O calendário diz que se está mais ou menos no limite para agendar voos e estadia se a ideia é passar férias de verão algures no mundo a preços respiráveis. Ainda há, certamente, quem esteja a lidar com o rescaldo da hecatombe viajante de 2020 e 2021 – por exemplo, aquela deslocação em família a Amesterdão há três anos, paga, e que não aconteceu, mais o subsequente lastro de dúvidas: o dinheiro que demorou mas que lá foi devolvido; a desconfiança de voltar a montar programas detalhados de fuga e descoberta para longe com muita antecedência; o espetro de nos vermos de novo fechados num avião, agora se calhar mascarados.

Há a desconfiança, mas depois também há o medo. Que se instala em câmara lenta. Contrariando a razão e o senso. Contrariando-nos. Uma pessoa dá por si pesando demasiados fatores (ou pesando os fatores certos mas em demasia, sabe-se lá). Se estivermos na situação privilegiada de poder gastar tempo a pensar nisso, é a geopolítica que se arrisca a lixar-nos as férias em 2023. Voar pela Europa em lazer com um genocídio em curso aqui, na Ucrânia, mói. Só de imaginar a renovada burocracia de regressar ao Reino Unido após a imperial estupidez do Brexit, uma pessoa cansa-se. Só de imaginar malucos aos tiros nuns Estados Unidos por destrumpar, uma pessoa cansa-se. E assim nos deixamos tomar pela incerteza e, pois então, pelo medo.

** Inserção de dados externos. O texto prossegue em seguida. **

===== src/rtl/wrlm_pkg.sv =====
// Shared constants and types for the windowed RMS level meter.
// Used by wrlm_divsqrt and windowed_rms_level_meter; depends on nothing.
`default_nettype none

package wrlm_pkg;

   localparam int SAMPLE_BITS_DEF = 10;
   localparam int COUNT_BITS_DEF  = 12;

   localparam int SUM_BITS      = 32;   // saturating sum of squares
   localparam int FRAC_BITS     = 16;   // sum is scaled by 2^16 before the divide
   localparam int MEAN_BITS     = SUM_BITS + FRAC_BITS;
   localparam int ROOT_BITS     = MEAN_BITS / 2;
   localparam int RMS_BITS      = 18;
   localparam int UNIT_BITS     = ROOT_BITS + 3;   // residual width of the shared subtractor
   localparam int STEP_BITS     = 6;
   localparam int DIV_STEPS     = MEAN_BITS;
   localparam int SQRT_STEPS    = ROOT_BITS;
   localparam int RSP_DATA_BITS = ((SUM_BITS + RMS_BITS + 7) / 8) * 8;

   localparam int DC_OFFSET_RESET_DEF = 512;
   localparam int WINDOW_RESET_DEF    = 2000;

   // Configuration register indexes.
   localparam logic CSR_DC_OFFSET     = 1'b0;
   localparam logic CSR_WINDOW_LENGTH = 1'b1;

   typedef struct packed {
      logic start;   // closing item: load sum and count, begin divide
      logic ack;     // result taken, return to idle
   } wrlm_ctl_type;

   typedef struct packed {
      logic busy;    // any phase other than idle
      logic done;    // result valid and held
   } wrlm_sts_type;

endpackage

`default_nettype wire


===== src/rtl/wrlm_divsqrt.sv =====
// Iterative mean and square-root unit: one shared subtractor does a restoring
// divide one quotient bit a cycle, then a square root one result bit a cycle. Uses wrlm_pkg.
`default_nettype none

module wrlm_divsqrt import wrlm_pkg::*; #(
   parameter int COUNT_BITS = COUNT_BITS_DEF
) (
   input  wire logic                  clock,
   input  wire logic                  reset,
   input  wire wrlm_ctl_type          ctl,
   input  wire logic [SUM_BITS-1:0]   sum,
   input  wire logic [COUNT_BITS:0]   count,
   output wrlm_sts_type               sts,
   output logic      [RMS_BITS-1:0]   rms
);

   typedef enum logic [3:0] {
      ST_IDLE = 4'b0001,
      ST_DIV  = 4'b0010,
      ST_SQRT = 4'b0100,
      ST_HOLD = 4'b1000
   } state_type;

   state_type             state_ff, state_in;
   logic [STEP_BITS-1:0]  step_ff, step_in;
   logic [MEAN_BITS-1:0]  rad_ff, rad_in;
   logic [UNIT_BITS-1:0]  rem_ff, rem_in;
   logic [ROOT_BITS-1:0]  root_ff, root_in;
   logic [COUNT_BITS:0]   div_ff, div_in;

   logic [UNIT_BITS-1:0]  op_a, op_b, rest;
   logic [UNIT_BITS:0]    diff;
   logic                  ge;

   // Shared subtract-and-compare.
   always_comb begin
      if (state_ff == ST_DIV) begin
         op_a = {rem_ff[UNIT_BITS-2:0], rad_ff[MEAN_BITS-1]};
         op_b = UNIT_BITS'(div_ff);
      end else begin
         op_a = {rem_ff[UNIT_BITS-3:0], rad_ff[MEAN_BITS-1 -: 2]};
         op_b = UNIT_BITS'({root_ff, 2'b01});
      end
      diff = {1'b0, op_a} - {1'b0, op_b};
      ge   = ~diff[UNIT_BITS];
      rest = ge ? diff[UNIT_BITS-1:0] : op_a;
   end

   always_comb begin
      state_in = state_ff;
      step_in  = step_ff;
      rad_in   = rad_ff;
      rem_in   = rem_ff;
      root_in  = root_ff;
      div_in   = div_ff;
      case (state_ff)
         ST_IDLE: begin
            if (ctl.start) begin
               state_in = ST_DIV;
               step_in  = '0;
               rad_in   = {sum, {FRAC_BITS{1'b0}}};
               rem_in   = '0;
               div_in   = count;
            end
         end
         ST_DIV: begin
            rem_in  = rest;
            rad_in  = {rad_ff[MEAN_BITS-2:0], ge};
            step_in = step_ff + 1'b1;
            if (step_ff == STEP_BITS'(DIV_STEPS - 1)) begin
               // The quotient now sits in the radicand register.
               state_in = ST_SQRT;
               step_in  = '0;
               rem_in   = '0;
               root_in  = '0;
            end
         end
         ST_SQRT: begin
            rem_in  = rest;
            rad_in  = {rad_ff[MEAN_BITS-3:0], 2'b00};
            root_in = {root_ff[ROOT_BITS-2:0], ge};
            step_in = step_ff + 1'b1;
            if (step_ff == STEP_BITS'(SQRT_STEPS - 1)) begin
               state_in = ST_HOLD;
            end
         end
         ST_HOLD: begin
            if (ctl.ack) begin
               state_in = ST_IDLE;
            end
         end
         default: begin
            state_in = ST_IDLE;
         end
      endcase
   end

   always_ff @(posedge clock) begin
      if (reset) begin
         state_ff <= ST_IDLE;
         step_ff  <= '0;
      end else begin
         state_ff <= state_in;
         step_ff  <= step_in;
      end
      rad_ff  <= rad_in;
      rem_ff  <= rem_in;
      root_ff <= root_in;
      div_ff  <= div_in;
   end

   assign sts.busy = (state_ff != ST_IDLE);
   assign sts.done = (state_ff == ST_HOLD);
   assign rms = (root_ff[ROOT_BITS-1:RMS_BITS] != '0) ? {RMS_BITS{1'b1}}
                                                       : root_ff[RMS_BITS-1:0];

endmodule

`default_nettype wire


===== src/rtl/windowed_rms_level_meter.sv =====
// Windowed RMS level meter: top level. Uses wrlm_pkg and wrlm_divsqrt.
// Throughput: one sample item per cycle while a window fills; the item that closes a window
// holds off further items through its accept, 48 divide and 24 root steps of the shared
// subtractor and the load of the result register, longer while an earlier result still waits.
// The result is valid once those steps and that load are through. Synchronous active-high
// reset restores dc_offset 512, window_length 2000, and clears sum, count and valid flags.
`default_nettype none

module windowed_rms_level_meter import wrlm_pkg::*; #(
   parameter  int SAMPLE_BITS = SAMPLE_BITS_DEF,
   parameter  int COUNT_BITS  = COUNT_BITS_DEF,
   localparam int REQ_BITS    = ((SAMPLE_BITS + 7) / 8) * 8,
   localparam int CSR_BITS    = (SAMPLE_BITS > COUNT_BITS) ? SAMPLE_BITS : COUNT_BITS
) (
   input  wire logic                      clock,
   input  wire logic                      reset,
   // Sample items.
   input  wire logic                      req_tvalid,
   output logic                           req_tready,
   input  wire logic [REQ_BITS-1:0]       req_tdata,   // sample
   // Result items.
   output logic                           rsp_tvalid,
   input  wire logic                      rsp_tready,
   output logic      [RSP_DATA_BITS-1:0]  rsp_tdata,   // squares_total, rms_q8
   // Configuration writes.
   input  wire logic                      csr_valid,
   output logic                           csr_ready,
   input  wire logic                      csr_index,
   input  wire logic [CSR_BITS-1:0]       csr_data
);

   localparam int SQ_BITS = 2 * SAMPLE_BITS;

   logic [SAMPLE_BITS-1:0]  dc_offset_ff, dc_offset_in;
   logic [COUNT_BITS-1:0]   window_ff, window_in;
   logic [SUM_BITS-1:0]     acc_ff, acc_in;
   logic [COUNT_BITS-1:0]   cnt_ff, cnt_in;
   logic                    busy_ff, busy_in;
   logic [SUM_BITS-1:0]     total_ff, total_in;
   logic                    rsp_valid_ff, rsp_valid_in;
   logic [SUM_BITS-1:0]     rsp_total_ff, rsp_total_in;
   logic [RMS_BITS-1:0]     rsp_rms_ff, rsp_rms_in;

   logic [SAMPLE_BITS-1:0]  sample, mag;
   logic [SQ_BITS-1:0]      square;
   logic [SUM_BITS:0]       sum_wide;
   logic [SUM_BITS-1:0]     sum_sat;
   logic [COUNT_BITS:0]     n_count, limit;
   logic                    accept, closing, load;

   wrlm_ctl_type            ctl;
   wrlm_sts_type            sts;
   logic [RMS_BITS-1:0]     unit_rms;

   // Accumulate path: remove offset, square, add with saturation.
   always_comb begin
      sample   = req_tdata[SAMPLE_BITS-1:0];
      mag      = (sample >= dc_offset_ff) ? (sample - dc_offset_ff) : (dc_offset_ff - sample);
      square   = mag * mag;
      sum_wide = {1'b0, acc_ff} + (SUM_BITS + 1)'(square);
      sum_sat  = sum_wide[SUM_BITS] ? {SUM_BITS{1'b1}} : sum_wide[SUM_BITS-1:0];
      n_count  = {1'b0, cnt_ff} + 1'b1;
      // A zero window length stands for the full count range.
      limit    = (window_ff == '0) ? {1'b1, {COUNT_BITS{1'b0}}} : {1'b0, window_ff};
      // Closing on >= also covers a window shortened below the current count.
      closing  = (n_count >= limit);
   end

   assign req_tready = ~busy_ff;
   assign accept     = req_tvalid & req_tready;
   assign csr_ready  = 1'b1;

   // The held result moves to the output register once that register is free.
   assign load      = sts.done & (~rsp_valid_ff | rsp_tready);
   assign ctl.start = accept & closing;
   assign ctl.ack   = load;

   wrlm_divsqrt #(
      .COUNT_BITS (COUNT_BITS)
   ) u_divsqrt (
      .clock (clock),
      .reset (reset),
      .ctl   (ctl),
      .sum   (sum_sat),
      .count (n_count),
      .sts   (sts),
      .rms   (unit_rms)
   );

   always_comb begin
      dc_offset_in = dc_offset_ff;
      window_in    = window_ff;
      if (csr_valid && csr_ready) begin
         case (csr_index)
            CSR_DC_OFFSET:     dc_offset_in = csr_data[SAMPLE_BITS-1:0];
            CSR_WINDOW_LENGTH: window_in    = csr_data[COUNT_BITS-1:0];
            default: begin
               dc_offset_in = dc_offset_ff;
            end
         endcase
      end

      acc_in   = acc_ff;
      cnt_in   = cnt_ff;
      busy_in  = busy_ff;
      total_in = total_ff;
      if (accept) begin
         if (closing) begin
            acc_in   = '0;
            cnt_in   = '0;
            busy_in  = 1'b1;
            total_in = sum_sat;
         end else begin
            acc_in = sum_sat;
            cnt_in = n_count[COUNT_BITS-1:0];
         end
      end

      rsp_valid_in = rsp_valid_ff;
      rsp_total_in = rsp_total_ff;
      rsp_rms_in   = rsp_rms_ff;
      if (load) begin
         busy_in      = 1'b0;
         rsp_valid_in = 1'b1;
         rsp_total_in = total_ff;
         rsp_rms_in   = unit_rms;
      end else if (rsp_tready) begin
         rsp_valid_in = 1'b0;
      end
   end

   always_ff @(posedge clock) begin
      if (reset) begin
         dc_offset_ff <= SAMPLE_BITS'(1 << (SAMPLE_BITS - 1));
         window_ff    <= COUNT_BITS'(WINDOW_RESET_DEF);
         acc_ff       <= '0;
         cnt_ff       <= '0;
         busy_ff      <= 1'b0;
         rsp_valid_ff <= 1'b0;
      end else begin
         dc_offset_ff <= dc_offset_in;
         window_ff    <= window_in;
         acc_ff       <= acc_in;
         cnt_ff       <= cnt_in;
         busy_ff      <= busy_in;
         rsp_valid_ff <= rsp_valid_in;
      end
      total_ff     <= total_in;
      rsp_total_ff <= rsp_total_in;
      rsp_rms_ff   <= rsp_rms_in;
   end

   assign rsp_tvalid = rsp_valid_ff;
   assign rsp_tdata  = RSP_DATA_BITS'({rsp_rms_ff, rsp_total_ff});

`ifndef SYNTHESIS
   // The root unit is never active unless a window close is pending.
   a_unit_idle: assert property (@(posedge clock) disable iff (reset)
      !busy_ff |-> !sts.busy)
      else $error("root unit active with no window close pending");

   // While a window close is pending the running sum and count stay cleared.
   a_cleared: assert property (@(posedge clock) disable iff (reset)
      busy_ff |-> (acc_ff == '0) && (cnt_ff == '0))
      else $error("accumulator not cleared during window close");

   // A new result only appears after a pending window close.
   a_rsp_source: assert property (@(posedge clock) disable iff (reset)
      $rose(rsp_tvalid) |-> $past(busy_ff))
      else $error("result item without a closed window");
`endif

endmodule

`default_nettype wire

Todos teremos um momento em que na cabeça se acende esta luz de emergência. Pode ter a ver com a idade, com os filhos, com o massacre mediático (não confundir com jornalismo nem com literacia mediática), com um ror de fatores. No que ao autor destas linhas diz respeito, viajar em longo curso depois do 11 de Setembro de 2001 começou a não ser bem a mesma coisa. O que não faz grande sentido. Uns bons anos antes, em Londres, explicaram-me que a quase inexistência de caixotes do lixo nas ruas era uma forma de prevenção de ataques à bomba pelos terroristas do IRA, o que apenas trouxe um suplemento de frisson à visita. E no sul de Espanha, em meados dos anos 1990, a manhã do dia de regresso foi abalada pela notícia de um assassinato da ETA a distância insuficiente.

A instabilidade nunca vai a banhos, essa é que é essa. E Paris, meu deus, como vai ser Paris este verão, com as manifs contra o aumento da idade da reforma e contra o resto, as greves nos aviões e sabe-se-lá em que mais, as alterações climáticas, o preço das baguetes? A bem da sanidade, “je m’en fous”.